* [Exercise requirements]:
Only the line containing "set_input_delay 4.0000 -clock" and the lines after it, through the end of the data below, are to be returned, each exactly as it stands.

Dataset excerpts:
+--

Background: an optimization exercise with open tools, aiming at small area and few clock cycles per item. Do not read the settings as production practice. The RTL was checked by simulation tests, not by an equivalence proof against the original design. Power and IR drop assume default switching activity.

File: flow/config.mk
export PLATFORM = sky130hd
export DESIGN_NAME = je_core
export DESIGN_NICKNAME = je_core
export VERILOG_FILES = /design/flow/design.v
export SDC_FILE = /design/flow/constraint.sdc
export NUM_CORES = 4
export LEC_CHECK = 0
export ABC_AREA = 1
export CAP_MARGIN = 20
export CORE_MARGIN = 2
export CORE_UTILIZATION = 70
export CTS_BUF_LIST = sky130_fd_sc_hd__clkbuf_8
export SLEW_MARGIN = 20
File: flow/constraint.sdc
create_clock -name core_clock -period 20.0 [get_ports {clk}]
set_input_delay 4.0000 -clock core_clock [delete_from_list [all_inputs] [get_ports {clk}]]
set_output_delay 4.0000 -clock core_clock [all_outputs]
set_load 0.01 [all_outputs]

+--

* [Answer below]:
set_input_delay 4.0000 -clock core_clock [delete_from_list [all_inputs] [get_ports {clk}]]
set_output_delay 4.0000 -clock core_clock [all_outputs]
set_load 0.01 [all_outputs]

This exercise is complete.